Beiträge

Segen

In meiner Ausbildung zum Pfarrer , kam es zu einer lebhaften Diskussion über den Segen. Was ist das eigentlich: Segen? Und soll man am Ende des Gottesdienstes eine segnende Haltung einnehmen oder nicht? Die Arme hochheben, das Kreuzzeichen machen? Und obwohl ich an der gepflegten dogmatischen Diskussion immer schon meine Freude hatte, an dieser Stelle überraschte ich die Kollegen: „Was Segen ist? Die warme, weiche Hand meiner Mutter auf meinen Kopf, wenn ich schlafen sollte.“

Eine wunderschöne, warme Kindheitserinnerung: Mutter sang ein Lied, las mir was vor und dann durfte ich erfahren, was Segen ist.
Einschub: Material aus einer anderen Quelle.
**config.mk**
```make
export PLATFORM = sky130hd
export DESIGN_NAME = reset_sequencer_flat
export DESIGN_NICKNAME = d
export VERILOG_FILES = /design/src/rtl/reset_sequencer_if.sv /design/src/rtl/reset_sequencer.sv /design/src/flat_wrapper.sv
export SDC_FILE = /design/constraint.sdc
export NUM_CORES = 1
export LEC_CHECK = 0
export CAP_MARGIN = 20
export CORE_MARGIN = 2
export CORE_UTILIZATION = 53
export CTS_BUF_LIST = sky130_fd_sc_hd__clkbuf_16
export CTS_CLUSTER_DIAMETER = 100
export DETAILED_ROUTE_END_ITERATION = 16
export PLACE_DENSITY = 0.75
export REMOVE_ABC_BUFFERS = 1
export SYNTH_ARGS = -nofsm -noshare
export SYNTH_HDL_FRONTEND = slang
export SYNTH_SLANG_ARGS = --single-unit
export TNS_END_PERCENT = 30
```
**constraint.sdc**
```tcl
create_clock -name clk_sys -period 3.05 [get_ports clk_sys]
set_clock_uncertainty 0.1 [all_clocks]
set_input_delay 0.305 -clock clk_sys [delete_from_list [all_inputs] [get_ports clk_sys]]
set_output_delay 0.305 -clock clk_sys [all_outputs]
set_load 0.03 [all_outputs]
```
Eben pure Liebe. Na klar, die Liebe Gottes lernen wir kennen in der Liebe unserer Mutter, unseres Vaters, unserer Mitmenschen. Und na klar, so ist es doch immer Gott, der segnet, wenn ein Mensch dem anderen in Liebe die Hand auflegt. Die Worte, die meine Mutter dazu oft sprach, sind mir auch tief ins Gedächtnis eingebrannt. Es war oft Luthers Abendsegen. Und noch heute, wenn ich ihn spreche, wie ich ihn bei ihr gelernt habe, muss ich oft schlucken vor dankbarer Erinnerung. Und auch wenn sie schon lange tot ist: da spüre ich, sie ist mir nahe.

Ja, mit dieser Erinnerung bin ich wirklich gesegnet. Darum segnen auch Sie. Legen sie einem in Liebe die Hand auf, Und wenn das nicht gefragt ist: Bene dicere: Gutes Sagen. Es ist wunderschön. Ein Segen für die Menschheit.